#### What you will do:
Can you return the records below exactly as they stand, but only from the first line through the one with "sky130_fd_sc_hd__nor2_1 | 11 | 10 |"?

#### Working data:

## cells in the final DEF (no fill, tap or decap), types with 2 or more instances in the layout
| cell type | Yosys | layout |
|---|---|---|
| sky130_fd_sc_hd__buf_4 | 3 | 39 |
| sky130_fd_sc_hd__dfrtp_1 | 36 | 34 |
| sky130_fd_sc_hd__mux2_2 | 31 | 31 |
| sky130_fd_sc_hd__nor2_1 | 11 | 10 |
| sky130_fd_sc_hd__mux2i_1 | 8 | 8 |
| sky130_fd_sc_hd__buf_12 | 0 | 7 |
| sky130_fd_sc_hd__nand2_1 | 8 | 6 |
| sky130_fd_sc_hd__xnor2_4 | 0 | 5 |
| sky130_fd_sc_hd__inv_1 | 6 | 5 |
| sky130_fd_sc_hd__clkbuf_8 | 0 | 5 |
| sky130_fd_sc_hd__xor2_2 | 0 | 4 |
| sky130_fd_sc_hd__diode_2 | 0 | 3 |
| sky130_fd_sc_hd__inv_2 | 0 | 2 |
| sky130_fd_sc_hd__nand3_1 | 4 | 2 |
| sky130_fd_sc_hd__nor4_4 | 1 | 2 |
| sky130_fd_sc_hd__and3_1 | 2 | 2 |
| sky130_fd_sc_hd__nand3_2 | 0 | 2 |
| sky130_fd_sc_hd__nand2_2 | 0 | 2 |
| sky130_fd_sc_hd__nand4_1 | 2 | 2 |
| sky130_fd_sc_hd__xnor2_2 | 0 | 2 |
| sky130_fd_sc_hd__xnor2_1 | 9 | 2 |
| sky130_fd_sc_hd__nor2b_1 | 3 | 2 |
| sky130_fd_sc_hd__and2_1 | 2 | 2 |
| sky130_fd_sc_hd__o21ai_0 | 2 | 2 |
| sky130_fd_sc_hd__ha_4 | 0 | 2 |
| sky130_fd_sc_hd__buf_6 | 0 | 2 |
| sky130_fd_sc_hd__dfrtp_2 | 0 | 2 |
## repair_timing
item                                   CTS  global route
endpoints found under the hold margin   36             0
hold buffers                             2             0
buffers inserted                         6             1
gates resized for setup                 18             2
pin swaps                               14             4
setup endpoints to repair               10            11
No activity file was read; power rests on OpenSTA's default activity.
**config.mk**
```make
export PLATFORM = sky130hd
export DESIGN_NAME = wavegen_channel
export DESIGN_NICKNAME = d
export VERILOG_FILES = /design/src/rtl/wavegen_pkg.sv /design/src/rtl/wavegen_datapath.sv /design/src/rtl/wavegen_control.sv /design/src/rtl/wavegen_channel.sv
export SDC_FILE = /design/constraint.sdc
export NUM_CORES = 2
export LEC_CHECK = 0
export BUFFER_PORTS_ARGS = -buffer_cell sky130_fd_sc_hd__clkbuf_2
export CAP_MARGIN = 10
export CORE_MARGIN = 10
export CORE_UTILIZATION = 40
export DETAILED_ROUTE_END_ITERATION = 8
export PLACE_DENSITY_LB_ADDON = 0.15
export SYNTH_ARGS = -nofsm -noshare
export SYNTH_HDL_FRONTEND = slang
export SYNTH_SLANG_ARGS = --single-unit
export TNS_END_PERCENT = 50
```
**constraint.sdc**
```tcl
create_clock -name clk -period 7.9 [get_ports clk]
set_clock_uncertainty 0.2 [all_clocks]
set_input_delay 1.975 -clock clk [delete_from_list [all_inputs] [get_ports clk]]
set_output_delay 1.975 -clock clk [all_outputs]
set_load 0.01 [all_outputs]
```
**src/rtl/wavegen_pkg.sv**
```systemverilog
package wavegen_pkg;
  localparam int FRAC_W      = 16;
  localparam int SAMPLE_W    = 14;
  localparam int UNITY_SHIFT = 13;
  localparam int COUNT_W     = 16;
  localparam int DELAY_W     = 32;

  localparam logic [3:0] TRIG_NOW  = 4'd1;
  localparam logic [3:0] TRIG_RISE = 4'd2;
  localparam logic [3:0] TRIG_FALL = 4'd3;

  typedef enum logic [1:0] {
    SEQ_IDLE = 2'd0,
    SEQ_PLAY = 2'd1,
    SEQ_GAP  = 2'd2
  } seqState_e;

  typedef struct packed {
    logic loadStart;
    logic advance;
  } dpStrobes_t;
endpackage

```
**src/rtl/wavegen_datapath.sv**
```systemverilog
module wavegen_datapath
  import wavegen_pkg::*;
#(
  parameter int ADDR_W = 8
) (
  input  logic                       clk,
  input  logic                       rstN,
  input  dpStrobes_t                 strb,
  input  logic                       wrapMode,
  input  logic                       forceZero,
  input  logic [ADDR_W+FRAC_W-1:0]   startOfs,
  input  logic [ADDR_W+FRAC_W-1:0]   stepVal,
  input  logic [ADDR_W+FRAC_W-1:0]   wrapVal,
  input  logic [SAMPLE_W-1:0]        gain,
  input  logic [SAMPLE_W-1:0]        offset,
  input  logic                       tblWe,
  input  logic [ADDR_W-1:0]          tblAddr,
  input  logic [SAMPLE_W-1:0]        tblData,
  output logic                       wrapHit,
  output logic [ADDR_W+FRAC_W-1:0]   accOut,
  output logic [ADDR_W-1:0]          readPtr,
  output logic [SAMPLE_W-1:0]        sampleOut
);
  localparam int ACC_W  = ADDR_W + FRAC_W;
  localparam int DEPTH  = 2 ** ADDR_W;
  localparam int PROD_W = 2 * SAMPLE_W + 1;
  localparam int EXT_W  = PROD_W - SAMPLE_W + 2;
  localparam logic signed [PROD_W:0] SAT_HI = {{EXT_W{1'b0}}, {(SAMPLE_W-1){1'b1}}};
  localparam logic signed [PROD_W:0] SAT_LO = {{EXT_W{1'b1}}, {(SAMPLE_W-1){1'b0}}};

  logic [ACC_W-1:0]    acc;
  logic [ACC_W:0]      nextSum;
  logic [ACC_W-1:0]    wrapped;
  logic [SAMPLE_W-1:0] sampleMem [DEPTH];
  logic [SAMPLE_W-1:0] rdData;
  logic                enStage1;

  logic signed [PROD_W-1:0]   product;
  logic signed [PROD_W:0]     sumVal;
  logic signed [SAMPLE_W-1:0] satVal;

  // phase accumulator
  always_comb begin
    nextSum = {1'b0, acc} + {1'b0, stepVal};
    wrapped = nextSum[ACC_W-1:0] - wrapVal;
    wrapHit = strb.advance && (nextSum >= {1'b0, wrapVal});
  end

  always_ff @(posedge clk or negedge rstN) begin
    if (!rstN) begin
      acc <= '0;
    end else if (strb.loadStart) begin
      acc <= startOfs;
    end else if (strb.advance) begin
      if (wrapHit) acc <= wrapMode ? wrapped : startOfs;
      else         acc <= nextSum[ACC_W-1:0];
    end
  end

  assign readPtr = acc[ACC_W-1:FRAC_W];
  assign accOut  = acc;

  // sample table, registered read
  always_ff @(posedge clk) begin
    if (tblWe) sampleMem[tblAddr] <= tblData;
  end

  always_ff @(posedge clk or negedge rstN) begin
    if (!rstN) begin
      rdData   <= '0;
      enStage1 <= 1'b0;
    end else begin
      rdData   <= sampleMem[readPtr];
      enStage1 <= strb.advance;
    end
  end

  // gain, offset and clamp
  always_comb begin
    product = $signed(rdData) * $signed({1'b0, gain});
    sumVal  = (PROD_W+1)'(product >>> UNITY_SHIFT) + (PROD_W+1)'($signed(offset));
    if (sumVal > SAT_HI)      satVal = SAT_HI[SAMPLE_W-1:0];
    else if (sumVal < SAT_LO) satVal = SAT_LO[SAMPLE_W-1:0];
    else                      satVal = sumVal[SAMPLE_W-1:0];
  end

  always_ff @(posedge clk or negedge rstN) begin
    if (!rstN)                        sampleOut <= '0;
    else if (enStage1 && !forceZero)  sampleOut <= satVal;
    else                              sampleOut <= '0;
  end
endmodule

```
**src/rtl/wavegen_control.sv**
```systemverilog
module wavegen_control
  import wavegen_pkg::*;
(
  input  logic               clk,
  input  logic               rstN,
  input  logic [3:0]         trigSel,
  input  logic               extTrig,
  input  logic               usTick,
  input  logic               smReset,
  input  logic [COUNT_W-1:0] passCount,
  input  logic [COUNT_W-1:0] burstCount,
  input  logic [DELAY_W-1:0] burstDelay,
  input  logic               wrapHit,
  output dpStrobes_t         strb
);
  seqState_e          seqState;
  logic               extPrev;
  logic               trigEvent;
  logic               burstEnd;
  logic               gapDone;
  logic [COUNT_W-1:0] passIdx;
  logic [COUNT_W-1:0] repIdx;
  logic [DELAY_W-1:0] gapCnt;

  always_comb begin
    case (trigSel)
      TRIG_NOW:  trigEvent = 1'b1;
      TRIG_RISE: trigEvent = extTrig && !extPrev;
      TRIG_FALL: trigEvent = !extTrig && extPrev;
      default:   trigEvent = 1'b0;
    endcase
  end

  assign burstEnd = wrapHit && (passCount != '0) && ((passIdx + 1'b1) == passCount);
  assign gapDone  = (seqState == SEQ_GAP) && (gapCnt == burstDelay);

  always_comb begin
    strb.loadStart = !smReset && (((seqState == SEQ_IDLE) && trigEvent) || gapDone);
    strb.advance   = !smReset && (seqState == SEQ_PLAY);
  end

  always_ff @(posedge clk or negedge rstN) begin
    if (!rstN) extPrev <= 1'b0;
    else       extPrev <= extTrig;
  end

  always_ff @(posedge clk or negedge rstN) begin
    if (!rstN) begin
      seqState <= SEQ_IDLE;
      passIdx  <= '0;
      repIdx   <= '0;
      gapCnt   <= '0;
    end else if (smReset) begin
      seqState <= SEQ_IDLE;
      passIdx  <= '0;
      repIdx   <= '0;
      gapCnt   <= '0;
    end else begin
      case (seqState)
        SEQ_IDLE: begin
          if (trigEvent) begin
            seqState <= SEQ_PLAY;
            passIdx  <= '0;
            repIdx   <= '0;
          end
        end
        SEQ_PLAY: begin
          if (burstEnd) begin
            passIdx <= '0;
            if (repIdx != burstCount) begin
              repIdx   <= repIdx + 1'b1;
              gapCnt   <= '0;
              seqState <= SEQ_GAP;
            end else begin
              seqState <= SEQ_IDLE;
            end
          end else if (wrapHit) begin
            passIdx <= passIdx + 1'b1;
          end
        end
        SEQ_GAP: begin
          if (gapDone) begin
            seqState <= SEQ_PLAY;
            passIdx  <= '0;
          end else if (usTick) begin
            gapCnt <= gapCnt + 1'b1;
          end
        end
        default: seqState <= SEQ_IDLE;
      endcase
    end
  end
endmodule

```
**src/rtl/wavegen_channel.sv**
```systemverilog
module wavegen_channel
  import wavegen_pkg::*;
#(
  parameter int ADDR_W = 8
) (
  input  logic                      clk,
  input  logic                      rstN,
  input  logic [3:0]                trigSel,
  input  logic                      extTrig,
  input  logic                      usTick,
  input  logic                      smReset,
  input  logic                      forceZero,
  input  logic                      wrapMode,
  input  logic [ADDR_W+FRAC_W-1:0]  startOfs,
  input  logic [ADDR_W+FRAC_W-1:0]  stepVal,
  input  logic [ADDR_W+FRAC_W-1:0]  wrapVal,
  input  logic [SAMPLE_W-1:0]       gain,
  input  logic [SAMPLE_W-1:0]       offset,
  input  logic [COUNT_W-1:0]        passCount,
  input  logic [COUNT_W-1:0]        burstCount,
  input  logic [DELAY_W-1:0]        burstDelay,
  input  logic                      tblWe,
  input  logic [ADDR_W-1:0]         tblAddr,
  input  logic [SAMPLE_W-1:0]       tblData,
  output logic [SAMPLE_W-1:0]       sampleOut,
  output logic [ADDR_W-1:0]         readPtr
);
  localparam int ACC_W = ADDR_W + FRAC_W;

  dpStrobes_t       strb;
  logic             wrapHit;
  logic [ACC_W-1:0] accOut;

  wavegen_control u_ctl (
    .clk        (clk),
    .rstN       (rstN),
    .trigSel    (trigSel),
    .extTrig    (extTrig),
    .usTick     (usTick),
    .smReset    (smReset),
    .passCount  (passCount),
    .burstCount (burstCount),
    .burstDelay (burstDelay),
    .wrapHit    (wrapHit),
    .strb       (strb)
  );

  wavegen_datapath #(.ADDR_W(ADDR_W)) u_dp (
    .clk       (clk),
    .rstN      (rstN),
    .strb      (strb),
    .wrapMode  (wrapMode),
    .forceZero (forceZero),
    .startOfs  (startOfs),
    .stepVal   (stepVal),
    .wrapVal   (wrapVal),
    .gain      (gain),
    .offset    (offset),
    .tblWe     (tblWe),
    .tblAddr   (tblAddr),
    .tblData   (tblData),
    .wrapHit   (wrapHit),
    .accOut    (accOut),
    .readPtr   (readPtr),
    .sampleOut (sampleOut)
  );
endmodule

```
==> metrics.txt <==
outcome=complete, but fails checks; failing checks=max-slew violations, negative setup slack; Post-Synthesis Cells=7385; Wirelength per Cell=30.1 um; PwrDens=494 nW/um^2; initial antenna violation count=32; startpoint types=primary input; kind of critical path=primary input to register; drt drc=0; Seq/Total Area, Yosys=72.0%; Worst EP required=8.56 ns; Max Clk Rate=120 MHz; Placed Cells=12689; num rows=227; WHS Endpoint=u_dp.accOut[15]; Starting DRT DRC Count=7372; Final Cell Area=176000 um^2; RSZ-0062 raised after global routing=yes; Area Overhead vs Synth=14.8%; max_slew headroom=-9.12%; Crit-path slowest cell=fa_1; Post-DP Area=164000 um^2; Finish-stage setup viols=14; post-route ant nets=0; synth cell count leaders=3584 x edfxtp_1, 1176 x mux4_2, 349 x nor2_1; Net Count, Synth=7900; largest net degree at the start of global routing=187; gp weighted congestion=0.827; die width=640 um; Post-synth EDFFs=3584; chip height=640 um; ys async rst share=3.24%; Clock Sinks=3704; fin util=46.1%; Final nets=8570; TritonCTS Buffers=393; final setup margin=-0.415 ns; hold depth=2; final wirelength=404000 um; Hold Violations, Final=0; Unique masters post-synth=86; global-route track usage on met1=27.7%; crit share post-route=105%; Crit Path Max Fanout=11; Clock Latency Late Sink=0.94 ns; vias after detailed routing=76106; CTS max path bufs=4; H-Tree Depth=5; CP Launch Point=gain[6]; Starting Density=40.2%; drt pass-1 iters=5; core area=383000 um^2; crit-path max cell delay=0.55 ns; Hold Slack=0.315 ns; CTS clk-pin slew, worst paths=0.06 ns; Place WS=-1.70 ns; mean number of vias per cell=5.67; #FFs+latches synth=3704; R2R depth=30; Cell Int Power=55.5 mW; gr ovfl total=0; Root Driver=clkbuf_16; area share of the largest cell type after synthesis=70.0%; leading post-synthesis cells by cell area=edfxtp_1 70%, mux4_2 17%, dfrtp_1 2.0%; Critical Path End Type=register; YS warnings=0; clock power share=20.7%; sw power=31.8 mW; Max-cap violations=0; Mean Syn Cell Area=20.8 um^2; r2r endpoint=u_dp.sampleOut[3]; first-pass GRT wire length=584000 um; clock tree from TritonCTS=done; Port Buffers=219; cell taking the most area after synthesis=edfxtp_1; vias in the first global route=78696; predominant post-synthesis flop cell=edfxtp_1; actual slew at the worst max-slew pin=1.64 ns; die area=410000 um^2; share of layout cells above drive strength 1=29.7%; Ports=220; Comb power frac=53.8%; register-to-register setup slack=-0.01 ns; Worst EP arrival=8.97 ns; CP dominant cell by count=fa_1; GR Util met3=3.17%; dpl hpwl=244000 um; LEAKAGE=57.2 nW; Fillers=31872; final non-filler cell total=13423; GRT Util Overall=19.4%; Switching Fraction=36.4%; Slew Viols, Final=64; sequential power share=25.4%; fin crit period=8.31 ns; most common cell in the netlist=edfxtp_1; Worst Hold Class=register to register; M2 GR Usage=31.5%; worst hold path startpoint=u_dp.accOut[15]; reg-to-reg startpoint=u_dp.rdData[4]; Post-Syn Area=154000 um^2; GRT busiest layer=met2; VDD IR-drop max=0.00380 V
==> cell usage in the layout, fill, tap and decap left out, types with 43 or more instances in the layout <==
cell type / n
a21oi_1: 76
a22oi_1: 49
and2_1: 117
buf_4: 417
clkbuf_1: 98
clkbuf_16: 396
clkbuf_2: 201
clkinv_1: 91
clkinv_2: 51
dfrtp_1: 114
edfxtp_1: 3584
fa_1: 142
ha_1: 168
inv_1: 196
mux4_2: 1176
nand2_1: 196
nand3_1: 75
nand4_1: 43
nor2_1: 322
nor2b_1: 45
o21ai_0: 77
xnor2_1: 80
xor2_1: 54
==> critical path: cells and delay by family <==
family | cells | cell delay (ns)
AND/OR/NAND/NOR | 7 | 1.40
AO/OA/AOI/OAI | 9 | 1.52
XOR/XNOR | 1 | 0.08
buffers and inverters | 6 | 0.47
adder cells (fa/ha/maj) | 8 | 3.51
==> layout make-up <==
| class | instances | area (um^2) | area share, % |
|---|---|---|---|
| Sequential cell | 3704 | 111000 | 62.7 |
| Multi-Input combinational cell | 3079 | 41100 | 23.3 |
| Clock buffer | 496 | 10300 | 5.84 |
| Tap cell | 5038 | 6300 | 3.57 |
| Timing Repair Buffer | 678 | 5180 | 2.94 |
| Clock inverter | 217 | 2200 | 1.24 |
| Inverter | 199 | 747 | 0.423 |
| Antenna cell | 12 | 30.0 | 0.0170 |
==> worst max path at each step <==
stage / to / depth (start not counted) / slack [ns]
2_1_floorplan: u_dp.sampleOut[10] / 31 / -0.97
3_3_place_gp: u_dp.sampleOut[3] / 33 / -1.66
3_5_place_dp: u_dp.sampleOut[3] / 32 / -1.70
4_1_cts: u_dp.sampleOut[3] / 31 / -0.38
5_1_grt: u_dp.sampleOut[6] / 34 / -0.73
6_report: u_dp.sampleOut[3] / 31 / -0.41
==> metrics by stage <==
stage	setup TNS [ns]	power [mW]
after floorplan	-12.73	49.8
after global placement	-22.29	66.2
after detailed placement	-22.48	66.4
after CTS	-4.54	86.7
after global routing	-9.47	93.1
final	-5.09	87.2
==> repair_timing <==
item | CTS | global route
gates cloned | 1 | 0
pin swaps | 13 | 14
resized for setup | 36 | 24
setup buffers | 4 | 4
setup endpoints to repair | 14 | 14
hold buffers | 0 | 0
==> kinds of logic (layout without fill, tap and decap cells) <==
logic type,after synthesis,count (layout),share of synthesized area (%)
other,0,12,0
adders and majority gates,317,317,3.28
and+or+nand+nor,996,996,3.16
buffers and inverters,602,1590,1.55
muxes,1191,1191,17.3
AOI/OAI and AO/OA,439,439,1.94
xor gates and xnor gates,136,136,0.780
DFF,3704,3704,72.0
==> power groups by stage <==
stage / logic [mW] / clock network [mW] / registers (mW)
after CTS: 46.0 / 18.5 / 22.2
after floorplan: 27.6 / 0 / 22.2
final: 46.9 / 18.1 / 22.2
after global placement: 43.6 / 0 / 22.6
after global routing: 51.6 / 19.3 / 22.2
after detailed placement: 43.8 / 0 / 22.6
==> routing by layer <==
metal	up-vias	wire, um
met3	507	25000
met5	-	23
li1	31826	-
met2	2420	195000
met1	41349	174000
met4	4	10500
==> flip-flops by register name, summed over array words and instances (netlist names) <==
signal          flops
u_ctl.extPrev       1
u_ctl.repIdx       16
u_ctl.gapCnt       32
u_dp.accOut        24
u_dp.sampleOut     14
u_dp.enStage1       1
u_ctl.passIdx      16
u_dp.sampleMem   3584
u_dp.rdData        14
u_ctl.seqState      2
Power figures use the tool's default switching activity.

#### Reply to the exercise:
## cells in the final DEF (no fill, tap or decap), types with 2 or more instances in the layout
| cell type | Yosys | layout |
|---|---|---|
| sky130_fd_sc_hd__buf_4 | 3 | 39 |
| sky130_fd_sc_hd__dfrtp_1 | 36 | 34 |
| sky130_fd_sc_hd__mux2_2 | 31 | 31 |
| sky130_fd_sc_hd__nor2_1 | 11 | 10 |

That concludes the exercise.